*** Opening of Input material ***

--- src/rtl/rv32i_pkg.sv ---
// Shared RV32I definitions used by the fetch stage and the decoder.
// Holds the NOP encoding, reset PC default, fetch FSM states and base opcodes.
package rv32i_pkg;

  localparam logic [31:0] NOP_INSTR        = 32'h0000_0013;
  localparam logic [31:0] DEFAULT_RESET_PC = 32'h0000_0000;

  localparam logic [6:0] OP_IMM = 7'b0010011;
  localparam logic [6:0] LUI    = 7'b0110111;
  localparam logic [6:0] AUIPC  = 7'b0010111;
  localparam logic [6:0] OP     = 7'b0110011;
  localparam logic [6:0] JAL    = 7'b1101111;
  localparam logic [6:0] JALR   = 7'b1100111;
  localparam logic [6:0] BRANCH = 7'b1100011;
  localparam logic [6:0] LOAD   = 7'b0000011;
  localparam logic [6:0] STORE  = 7'b0100011;

  typedef enum logic [1:0] {
    IDLE,
    WAIT,
    DISCARD
  } fetch_state_t;

  typedef struct packed {
    logic [31:0] pc;
    logic [31:0] instr;
  } fetch_entry_t;

endpackage

--- src/rtl/fetch_fifo.sv ---
// Small instruction buffer between memory return and the decoder.
// The head entry is kept in its own register so the output is flop-driven.
module fetch_fifo #(
  parameter int DEPTH = 2,
  parameter int WIDTH = 64
) (
  input  logic                   clk,
  input  logic                   rst,
  input  logic                   push,
  input  logic [WIDTH-1:0]       wdata,
  input  logic                   pop,
  input  logic                   flush,
  output logic [$clog2(DEPTH):0] count,
  output logic [WIDTH-1:0]       head
);

  localparam int PW = $clog2(DEPTH);

  logic [WIDTH-1:0] r_mem [DEPTH];
  logic [WIDTH-1:0] r_head;
  logic [WIDTH-1:0] w_head_nxt;
  logic [PW-1:0]    r_wr;
  logic [PW-1:0]    r_rd;
  logic [PW-1:0]    w_rd_nxt;
  logic [PW:0]      r_cnt;
  logic             w_push;
  logic             w_pop;

  assign w_pop  = pop && (r_cnt != '0);
  assign w_push = push && ((r_cnt != (PW+1)'(DEPTH)) || w_pop);

  assign w_rd_nxt = w_pop ? r_rd + PW'(1) : r_rd;

  // the next head may be the word being written this very cycle
  assign w_head_nxt = (w_push && (r_wr == w_rd_nxt)) ? wdata
                                                     : r_mem[w_rd_nxt];

  always_ff @(posedge clk or posedge rst) begin
    if (rst) begin
      r_wr   <= '0;
      r_rd   <= '0;
      r_cnt  <= '0;
      r_head <= '0;
      for (int i = 0; i < DEPTH; i++) r_mem[i] <= '0;
    end else if (flush) begin
      r_wr  <= '0;
      r_rd  <= '0;
      r_cnt <= '0;
    end else begin
      if (w_push) begin
        r_mem[r_wr] <= wdata;
        r_wr        <= r_wr + PW'(1);
      end
      r_rd   <= w_rd_nxt;
      r_cnt  <= r_cnt + (PW+1)'(w_push) - (PW+1)'(w_pop);
      r_head <= w_head_nxt;
    end
  end

  assign count = r_cnt;
  assign head  = r_head;

endmodule

--- src/rtl/fetch_unit.sv ---
// RV32I fetch stage: PC, single-outstanding imem handshake, redirect flush.
// Words land in fetch_fifo and are presented to the decoder as {instr, pc}.
module fetch_unit
  import rv32i_pkg::*;
#(
  parameter logic [31:0] RESET_PC   = rv32i_pkg::DEFAULT_RESET_PC,
  parameter int          FIFO_DEPTH = 2
) (
  input  logic        clk,
  input  logic        rst,
  output logic        imem_req,
  output logic [31:0] imem_addr,
  input  logic        imem_ack,
  input  logic [31:0] imem_rdata,
  input  logic        redirect_valid,
  input  logic [31:0] redirect_pc,
  input  logic        stall,
  output logic        instr_valid,
  output logic [31:0] instruccion,
  output logic [31:0] pc_out
);

  localparam int CW = $clog2(FIFO_DEPTH) + 1;

  fetch_state_t r_state;
  fetch_state_t w_state_nxt;
  logic [31:0]  r_pc;
  logic [31:0]  w_pc_nxt;
  logic [31:0]  r_addr;
  logic [31:0]  r_last_pc;
  logic [31:0]  w_tgt;
  logic         w_push;
  logic         w_pop;
  logic         w_credit;
  logic         w_issue;
  logic [CW-1:0] w_count;
  fetch_entry_t w_wdata;
  fetch_entry_t w_head;

  assign w_tgt    = redirect_pc & ~32'd3;
  assign w_credit = (w_count < CW'(FIFO_DEPTH));
  assign w_issue  = (r_state == IDLE) && (w_state_nxt == WAIT);
  assign w_wdata  = '{pc: r_pc, instr: imem_rdata};

  always_comb begin
    w_state_nxt = r_state;
    w_pc_nxt    = r_pc;
    w_push      = 1'b0;
    unique case (r_state)
      IDLE: begin
        if (!redirect_valid && w_credit) w_state_nxt = WAIT;
      end
      WAIT: begin
        if (redirect_valid) begin
          w_state_nxt = imem_ack ? IDLE : DISCARD;
        end else if (imem_ack) begin
          w_push      = 1'b1;
          w_pc_nxt    = r_pc + 32'd4;
          w_state_nxt = IDLE;
        end
      end
      DISCARD: begin
        if (imem_ack) w_state_nxt = IDLE;
      end
      default: w_state_nxt = IDLE;
    endcase
    if (redirect_valid) w_pc_nxt = w_tgt;
  end

  // imem_addr is latched separately so it stays put across a DISCARD
  always_ff @(posedge clk or posedge rst) begin
    if (rst) begin
      r_state   <= IDLE;
      r_pc      <= RESET_PC;
      r_addr    <= RESET_PC;
      r_last_pc <= '0;
    end else begin
      r_state <= w_state_nxt;
      r_pc    <= w_pc_nxt;
      if (w_issue) r_addr <= r_pc;
      if (instr_valid) r_last_pc <= w_head.pc;
    end
  end

  assign w_pop = instr_valid && !stall && !redirect_valid;

  fetch_fifo #(
    .DEPTH (FIFO_DEPTH),
    .WIDTH (64)
  ) u_fifo (
    .clk   (clk),
    .rst   (rst),
    .push  (w_push),
    .wdata (w_wdata),
    .pop   (w_pop),
    .flush (redirect_valid),
    .count (w_count),
    .head  (w_head)
  );

  assign imem_req    = (r_state != IDLE);
  assign imem_addr   = r_addr;
  assign instr_valid = (w_count != '0);
  assign instruccion = instr_valid ? w_head.instr : NOP_INSTR;
  assign pc_out      = instr_valid ? w_head.pc : r_last_pc;

endmodule

--- config.mk ---
export PLATFORM = sky130hd
export DESIGN_NAME = fetch_unit
export DESIGN_NICKNAME = d
export VERILOG_FILES = /design/src/rtl/rv32i_pkg.sv /design/src/rtl/fetch_fifo.sv /design/src/rtl/fetch_unit.sv
export SDC_FILE = /design/constraint.sdc
export NUM_CORES = 1
export LEC_CHECK = 0
export ABC_AREA = 0
export CORE_ASPECT_RATIO = 0.8
export CORE_UTILIZATION = 33
export DETAILED_ROUTE_END_ITERATION = 8
export DONT_BUFFER_PORTS = 1
export PLACE_DENSITY_LB_ADDON = 0.08
export SYNTH_ARGS = -nofsm -noshare
export SYNTH_HDL_FRONTEND = slang
export SYNTH_HIERARCHICAL = 1
export SYNTH_SLANG_ARGS = --single-unit
--- constraint.sdc ---
create_clock -name clk -period 10.3 [get_ports clk]
set_input_delay 2.575 -clock clk [delete_from_list [all_inputs] [get_ports clk]]
set_output_delay 2.575 -clock clk [all_outputs]
set_load 0.1 [all_outputs]
==> results of run 1 <==
==> flip-flops by register name (all words and copies together), names as in the netlist <==
name	cells
r_pc	30
u_fifo/count	2
u_fifo/r_mem	128
u_fifo/r_wr	1
u_fifo/head	64
u_fifo/r_rd	1
imem_addr	30
r_last_pc	32
r_state	2
==> critical path: stages (launching register included) <==
cell                      delay, ns
sky130_fd_sc_hd__dfrtp_1       0.53
sky130_fd_sc_hd__nor2_4        0.08
sky130_fd_sc_hd__inv_2         0.73
sky130_fd_sc_hd__and2_1        0.93
==> kinds of logic after synthesis <==
group | count (synthesis)
compound gates | 241
mux | 194
flops | 290
simple gates | 282
fa+ha+maj | 3
other cells | 1
buf+inv | 107
xor+xnor | 16
==> cells in the mapped netlist (14+ instances only) <==
library cell	number	area, um^2
sky130_fd_sc_hd__dfrtp_1	290	7260
sky130_fd_sc_hd__o41ai_1	65	569
sky130_fd_sc_hd__buf_4	15	113
sky130_fd_sc_hd__mux2_1	64	721
sky130_fd_sc_hd__and2_1	31	194
sky130_fd_sc_hd__clkbuf_1	45	169
sky130_fd_sc_hd__nand2b_1	68	425
sky130_fd_sc_hd__nand2_1	87	327
sky130_fd_sc_hd__o21ai_0	15	75.1
sky130_fd_sc_hd__nor2_1	24	90.1
sky130_fd_sc_hd__or4_1	14	105
sky130_fd_sc_hd__a21oi_1	64	320
sky130_fd_sc_hd__buf_2	30	150
sky130_fd_sc_hd__a31oi_1	80	500
sky130_fd_sc_hd__mux2_2	127	1430
==> power groups by stage <==
stage	clock network, mW	registers, mW	logic [mW]
final	1.20	1.79	1.02
after global routing	1.29	1.83	1.08
after CTS	1.24	1.79	1.03
after detailed placement	0	1.81	1.03
after global placement	0	1.80	1.02
after floorplan	0	1.75	0.961
==> final timing paths <==
path / from / endpoint / slack, ns / cells past startpoint
max: u_fifo/count[1]$_DFF_PP0_ / instruccion[10] / 4.89 / 3
min: u_fifo/r_mem[94]$_DFFE_PP0P_ / u_fifo/r_mem[94]$_DFFE_PP0P_ / 0.48 / 1
max reg2reg: u_fifo/count[1]$_DFF_PP0_ / u_fifo/head[35]$_DFFE_PP0N_ / 6.90 / 8
min reg2reg: u_fifo/r_mem[94]$_DFFE_PP0P_ / u_fifo/r_mem[94]$_DFFE_PP0P_ / 0.48 / 1
max in group asynchronous: rst / u_fifo/r_mem[77]$_DFFE_PP0P_ / 6.66 / 2
min in group asynchronous: rst / r_last_pc[2]$_DFF_PP0_ / 1.99 / 1
==> through the flow <==
step	power, mW	hold slack [ns]	util	instances
6_report	4.01	0.483	0.375	1660
5_1_grt	4.19	0.498	0.375	1660
4_1_cts	4.06	0.487	0.375	1660
3_5_place_dp	2.84	0.475	0.347	1601
3_3_place_gp	2.82	0.468	0.347	1601
2_1_floorplan	2.71	0.458	-	1141
==> cell type report <==
type,count,area (um^2),area share
Inverter,14,62.6,0.00422
Timing Repair Buffer,17,128,0.00861
Clock buffer,58,1090,0.0739
Multi-Input combinational cell,744,5600,0.378
Clock inverter,1,5.00,0.000338
Tap cell,536,671,0.0453
Sequential cell,290,7260,0.490
==> cells in the final DEF (no fill, tap or decap), drive strengths merged, types with 2 or more instances in the layout <==
| cell type | Yosys | routed |
|---|---|---|
| a31oi | 80 | 80 |
| o41ai | 65 | 65 |
| nor3 | 3 | 3 |
| o31ai | 11 | 11 |
| and2 | 31 | 31 |
| a21oi | 64 | 64 |
| o211ai | 2 | 2 |
| nand2b | 68 | 68 |
| dfrtp | 290 | 290 |
| nor2b | 3 | 3 |
| nand4 | 10 | 10 |
| clkbuf | 45 | 58 |
| nor4 | 6 | 6 |
| nand3b | 2 | 2 |
| xor2 | 4 | 4 |
| and3 | 3 | 3 |
| clkinv | 1 | 2 |
| o21ai | 16 | 16 |
| or2 | 2 | 2 |
| ha | 3 | 3 |
| xnor2 | 12 | 12 |
| buf | 48 | 17 |
| inv | 13 | 13 |
| and4 | 6 | 6 |
| nand3 | 13 | 13 |
| or3 | 4 | 4 |
| nand2 | 87 | 87 |
| nor2 | 24 | 24 |
| mux2 | 191 | 191 |
| mux2i | 3 | 3 |
| or4 | 15 | 15 |
| conb | 1 | 8 |
==> per-layer routing <==
| layer | track usage | part of all wire |
|---|---|---|
| met3 | 0.0498 | 0.055 |
| met1 | 0.269 | 0.49 |
| met4 | 0.0465 | 0.020 |
| met2 | 0.279 | 0.44 |
| met5 | 0 | 0.00045 |
==> flow_summary.rst, run 1 <==
.. list-table::
   :header-rows: 1

   * - Metric
     - Value
   * - Comb power frac
     - 0.254
   * - Fraction of the mapped netlist area in compound gates
     - 0.120
   * - Final setup violating endpoints
     - 0
   * - Total global routing overflow
     - 0
   * - Initial antenna violation count
     - 1
   * - RSZ-0062 raised after global routing
     - no
   * - Number of flops mapped to enable cells by yosys
     - 0
   * - Root Driver
     - sky130_fd_sc_hd__clkbuf_16
   * - Worst endpoint data arrival time
     - 2.84 ns
   * - Vias per cell
     - approximately 5.4
   * - Final antenna diode count
     - 0
   * - Combinational family with the most area after synthesis
     - multiplexers
   * - Buffer count from post-CTS setup fixing
     - 0
   * - Register clock-pin slew on the reported worst setup and hold paths
     - 0.05 ns
   * - Horizontal die dimension
     - between 200 and 250 um
   * - Global-route usage over all layers
     - 0.188
   * - Max-cap violation count
     - 0
   * - Share of final-layout standard cells stronger than drive strength 1
     - 0.183
   * - CTS Buf Count
     - 35
   * - Mapped cell area
     - ~0.013 mm^2
   * - Post-route clock skew
     - 0.0203 ns
   * - Filler Cell Count
     - slightly below 4000
   * - Worst skew pair latency
     - between 0.5 and 0.6 ns
   * - Number of placement rows
     - 65
   * - Number of top-level pins
     - 167
   * - FF+latch count, synth
     - 290
   * - FMAX
     - 185 MHz
   * - Mux cell area share after synthesis
     - 0.164
   * - First-pass GRT wire length
     - roughly 60 mm
   * - Overall routed net length
     - roughly 38 mm
   * - Setup ws final
     - just under 5 ns
   * - Routability-driven placement congestion ratio
     - 0.707
   * - DRC viols
     - 0
   * - Maximum number of pins on one net before global-route repair
     - approximately 230
   * - Time the worst path needs with I/O delays and setup
     - 5.41 ns
   * - CTS tree
     - built
   * - Synthesized instance count
     - about 1100
   * - Growth of design area from synthesis to finish
     - 11.7%
   * - Final nets
     - 1174
   * - Final setup TNS
     - 0 ns
   * - Peak supply drop
     - around 0.15 mV
   * - Sequential power share
     - 0.446
   * - Worst rel slew slack
     - 0.309
   * - Total via count after detailed routing
     - 8930
   * - Drt wl/cell
     - 22.6 um
   * - Number of unique standard cell types used by synthesis
     - 50
   * - Startpoint type of the worst setup path
     - flip-flop
   * - Number of sinks on the clock net
     - just under 300
   * - Hold buffer count at CTS
     - 0
   * - Run status
     - finished clean
   * - Final Instance Area
     - between 0.01 and 0.015 mm^2
   * - Antenna Violating Nets Remaining
     - 0
   * - Final slew viol count
     - 0
   * - Clk pwr share
     - 0.299
   * - Area of the die
     - 0.0410 mm^2
   * - Post-DP HPWL
     - roughly 21 mm
   * - Vias in the first global route
     - about 9400
   * - Instance area after placement
     - about 0.014 mm^2
   * - Router iterations before antenna repair
     - 4
   * - Parity-gate share of the synthesized area counting xor and xnor cells
     - 0.0111
   * - Switching pwr
     - between 1.5 and 2 mW
   * - Share of flip-flops with an asynchronous set or reset
     - 1.00
   * - Warning count from the yosys run
     - 6
   * - Static Leakage
     - between 6 and 7 nW
   * - Worst Setup Path Type
     - flip-flop to output pin
   * - Initial cell density of the core
     - 0.336
   * - Switching Share
     - 0.407
   * - Critical Path Sink Type
     - output pin
   * - Post-synthesis share of cell area spent on full adders, half adders and majority gates
     - 0.00283
   * - Post-synthesis average cell area
     - 11.7 um^2
   * - Max Root-Sink Buffers
     - 3
   * - CTS HTree Levels
     - 2
   * - Actual transition at the worst max-transition pin
     - roughly 1.0 ns
   * - Dominant register cell in the synthesized netlist
     - sky130_fd_sc_hd__dfrtp_1
   * - Standard cell core area
     - 0.0395 mm^2
   * - DRC marker count from the first detailed-route iteration
     - 534
   * - Share of synthesized cell area in and, or, nand and nor gates
     - 0.116
   * - Number of hold violations in the final report
     - 0
   * - Port buffer count
     - 0
   * - Maximum fanout count along the critical path
     - 33
   * - Portion of the post-synthesis area used by sequential elements
     - 0.547
   * - Hold Crit Class
     - flip-flop to flip-flop
   * - Internal power
     - 2.38 mW
   * - Die outline height
     - 181 um
   * - Total power divided by cell area
     - 270 mW/mm^2
   * - # resized after CTS
     - 0
   * - Final worst path period share
     - 0.526
   * - Crit path required time
     - 7.73 ns
   * - Pre-CTS WS
     - between 5 and 6 ns
Note: power is estimated with default switching activity, not from simulation.
==> inputs of run 2 (changes only) <==
- clock period: 10.3 -> 4.85 ns (I/O delays scaled with it)
==> run 2 against run 1 <==
Worst hold slack better by 0.0022 ns. Flip-flop and latch count stayed put. Clock skew is 0.0089 ns lower. Clock-buffer cell count is 6 lower. Power is 110% higher. Cell count hardly changed. Clock power is 110% higher. Critical path depth is 1 higher.
==> flow_summary.rst, run 2 (same netlist as run 1, synthesis figures left out) <==
.. list-table::
   :header-rows: 1

   * - Metric
     - Value
   * - Run status
     - finished clean
   * - Actual transition at the worst max-transition pin
     - 1.04 ns (+0.00381 ns)
   * - Most frequent cells in the layout
     - sky130_fd_sc_hd__dfrtp_1, sky130_fd_sc_hd__mux2_2, sky130_fd_sc_hd__nand2_1, sky130_fd_sc_hd__a31oi_1, sky130_fd_sc_hd__nand2b_1
   * - Post-DP HPWL
     - 21.6 mm (+1.4%)
   * - First-pass GRT wire length
     - 58.4 mm (-0.75%)
   * - Instance area after placement
     - 0.0138 mm^2 (+0.44%)
   * - Highest-delay cell along the critical path
     - sky130_fd_sc_hd__and2_1
   * - Area of the multi-input gates
     - 0.00560 mm^2 (about the same)
   * - DRC viols
     - 0 (unchanged)
   * - Reg-to-Reg Start
     - u_fifo/r_rd$_DFF_PP0_
   * - Final Instance Area
     - 0.0149 mm^2 (+0.29%)
   * - Vias in the first global route
     - 9156 (-2.1%)
   * - Growth of design area from synthesis to finish
     - 12.0%
   * - Area used by sequential logic in the layout
     - 0.00726 mm^2 (unchanged)
   * - RSZ-0062 raised after global routing
     - no
   * - GR met1 Demand/Resource
     - 0.274 (+0.00500)
   * - Crit path required time
     - 3.64 ns (-4.09 ns)
   * - Global-route usage over all layers
     - 0.185 (-0.00271)
   * - Standard cell core area
     - 0.0395 mm^2 (unchanged)
   * - Critical path depth in cells
     - 4 (+1)
   * - Time the worst path needs with I/O delays and setup
     - 3.97 ns
   * - Horizontal die dimension
     - 226 um (unchanged)
   * - Total via count after detailed routing
     - 8932 (+0.022%)
   * - Critical Path Sink Type
     - output pin
   * - Post-route clock skew
     - 0.0114 ns (-0.00889 ns)
   * - Filler Cell Count
     - 3882 (-0.94%)
   * - Maximum fanout count along the critical path
     - 30 (-9.1%)
   * - Worst endpoint data arrival time
     - 2.76 ns (-0.08 ns)
   * - Worst rel slew slack
     - 0.307 (-0.00154)
   * - Number of sinks on the clock net
     - 290 (unchanged)
   * - Cell-by-cell listing of the critical path
     - nor2_4, inv_2, buf_4, and2_1
   * - Leading cell type in the layout, fill and taps excluded
     - sky130_fd_sc_hd__dfrtp_1
   * - Number of hold violations in the final report
     - 0 (unchanged)
   * - Buffer count from post-CTS setup fixing
     - 0 (unchanged)
   * - Max Root-Sink Buffers
     - 3 (unchanged)
   * - Overall routed net length
     - 37.5 mm (-0.27%)
   * - Non-filler cells, final
     - 1661 (+0.060%)
   * - Final slew viol count
     - 0 (unchanged)
   * - Hold Crit Class
     - flip-flop to flip-flop
   * - Total power divided by cell area
     - 572 mW/mm^2 (+110%)
   * - Setup ws final
     - 0.880 ns (-4.01 ns)
   * - Static Leakage
     - 6.15 nW (+0.32%)
   * - Setup slack of the most critical reg-to-reg path
     - 1.43 ns (-5.47 ns)
   * - Initial cell density of the core
     - 0.336 (unchanged)
   * - Number of placement rows
     - 65 (unchanged)
   * - Peak supply drop
     - 0.372 mV (+150%)
   * - Antenna Violating Nets Remaining
     - 0 (unchanged)
   * - CTS tree
     - built
   * - # resized after CTS
     - 0 (unchanged)
   * - Met3 routing resource usage after global routing
     - 0.0395 (-0.0102)
   * - Root Driver
     - sky130_fd_sc_hd__clkbuf_16
   * - Launch point of the critical path
     - u_fifo/count[1]$_DFF_PP0_
   * - Gr busiest metal
     - met2
   * - Worst skew pair latency
     - 0.52 ns (about the same)
   * - Worst Setup Path Type
     - flip-flop to output pin
   * - Number of placed instances, taps included
     - 1604 (+0.19%)
   * - Final antenna diode count
     - 0 (unchanged)
   * - Router iterations before antenna repair
     - 5 (+1)
   * - DRC marker count from the first detailed-route iteration
     - 640 (+20%)
   * - Critical R2R Capture
     - u_fifo/head[5]$_DFFE_PP0N_
   * - Final setup violating endpoints
     - 0 (unchanged)
   * - Maximum number of pins on one net before global-route repair
     - 233 (unchanged)
   * - Total power
     - 8.50 mW (+110%)
   * - CTS Buf Count
     - 34 (-2.9%)
   * - Drt wl/cell
     - 22.6 um (-0.33%)
   * - Largest stage delay on the critical path
     - 0.82 ns (-0.11 ns)
   * - Bufs and invs on worst path
     - 2 (+1)
   * - Startpoint type of the worst setup path
     - flip-flop
   * - Total global routing overflow
     - 0 (unchanged)
   * - Area of the die
     - 0.0410 mm^2 (unchanged)
   * - Vias per cell
     - 5.38 (about the same)
   * - Number of top-level pins
     - 167 (unchanged)
   * - Critical Path End
     - instruccion[25]
   * - Final worst path period share
     - 0.819
   * - Path depth of the worst reg2reg path
     - 5 (-3)
   * - Final nets
     - 1176 (+0.17%)
   * - Most flop-heavy register
     - u_fifo/r_mem
   * - Register clock-pin slew on the reported worst setup and hold paths
     - 0.06 ns (about the same)
   * - Die outline height
     - 181 um (unchanged)
   * - Kind of cell with the highest combined delay on the critical path
     - simple AND/OR/NAND/NOR gates
   * - Flip-flop count of the largest register after layout
     - 128 (unchanged)
   * - Initial antenna violation count
     - 1 (unchanged)
   * - Port buffer count
     - 0 (unchanged)
   * - FMAX
     - 252 MHz
   * - CTS HTree Levels
     - 2 (unchanged)
   * - Hold buffer count at CTS
     - 0 (unchanged)
   * - Share of final-layout standard cells stronger than drive strength 1
     - 0.186 (+0.00250)
   * - Met2 Use GR
     - 0.275 (-0.00429)
   * - Max-cap violation count
     - 0 (unchanged)
   * - Final setup TNS
     - 0 ns (unchanged)
   * - Pre-CTS WS
     - 1.34 ns (-3.94 ns)
   * - Routability-driven placement congestion ratio
     - 0.725 (+2.5%)
[run 2: worst min-delay path by stage]
stage	start	endpoint	slack, ns	depth (start not counted)
2_1_floorplan	u_fifo/r_mem[121]$_DFFE_PP0P_	u_fifo/r_mem[121]$_DFFE_PP0P_	0.46	1
3_3_place_gp	u_fifo/r_mem[90]$_DFFE_PP0P_	u_fifo/r_mem[90]$_DFFE_PP0P_	0.47	1
3_5_place_dp	u_fifo/r_mem[105]$_DFFE_PP0P_	u_fifo/r_mem[105]$_DFFE_PP0P_	0.47	1
4_1_cts	u_fifo/r_mem[66]$_DFFE_PP0P_	u_fifo/r_mem[66]$_DFFE_PP0P_	0.49	1
5_1_grt	u_fifo/r_mem[100]$_DFFE_PP0P_	u_fifo/r_mem[100]$_DFFE_PP0P_	0.50	1
6_report	u_fifo/r_mem[103]$_DFFE_PP0P_	u_fifo/r_mem[103]$_DFFE_PP0P_	0.49	1
[run 2: cell type report]
cell class	count	area share
Inverter	14	0.00396
Sequential cell	290	0.488
Clock buffer	52	0.0695
Clock inverter	5	0.00337
Multi-Input combinational cell	744	0.377
Timing Repair Buffer	20	0.0126
Tap cell	536	0.0451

*** Close of Input material ***

(Task to carry out) Look above for the line with "package rv32i_pkg;" and the line with "localparam logic [6:0] AUIPC", and reproduce exactly those two lines plus every line between, nothing more.

(Your solution)
package rv32i_pkg;

  localparam logic [31:0] NOP_INSTR        = 32'h0000_0013;
  localparam logic [31:0] DEFAULT_RESET_PC = 32'h0000_0000;

  localparam logic [6:0] OP_IMM = 7'b0010011;
  localparam logic [6:0] LUI    = 7'b0110111;
  localparam logic [6:0] AUIPC  = 7'b0010111;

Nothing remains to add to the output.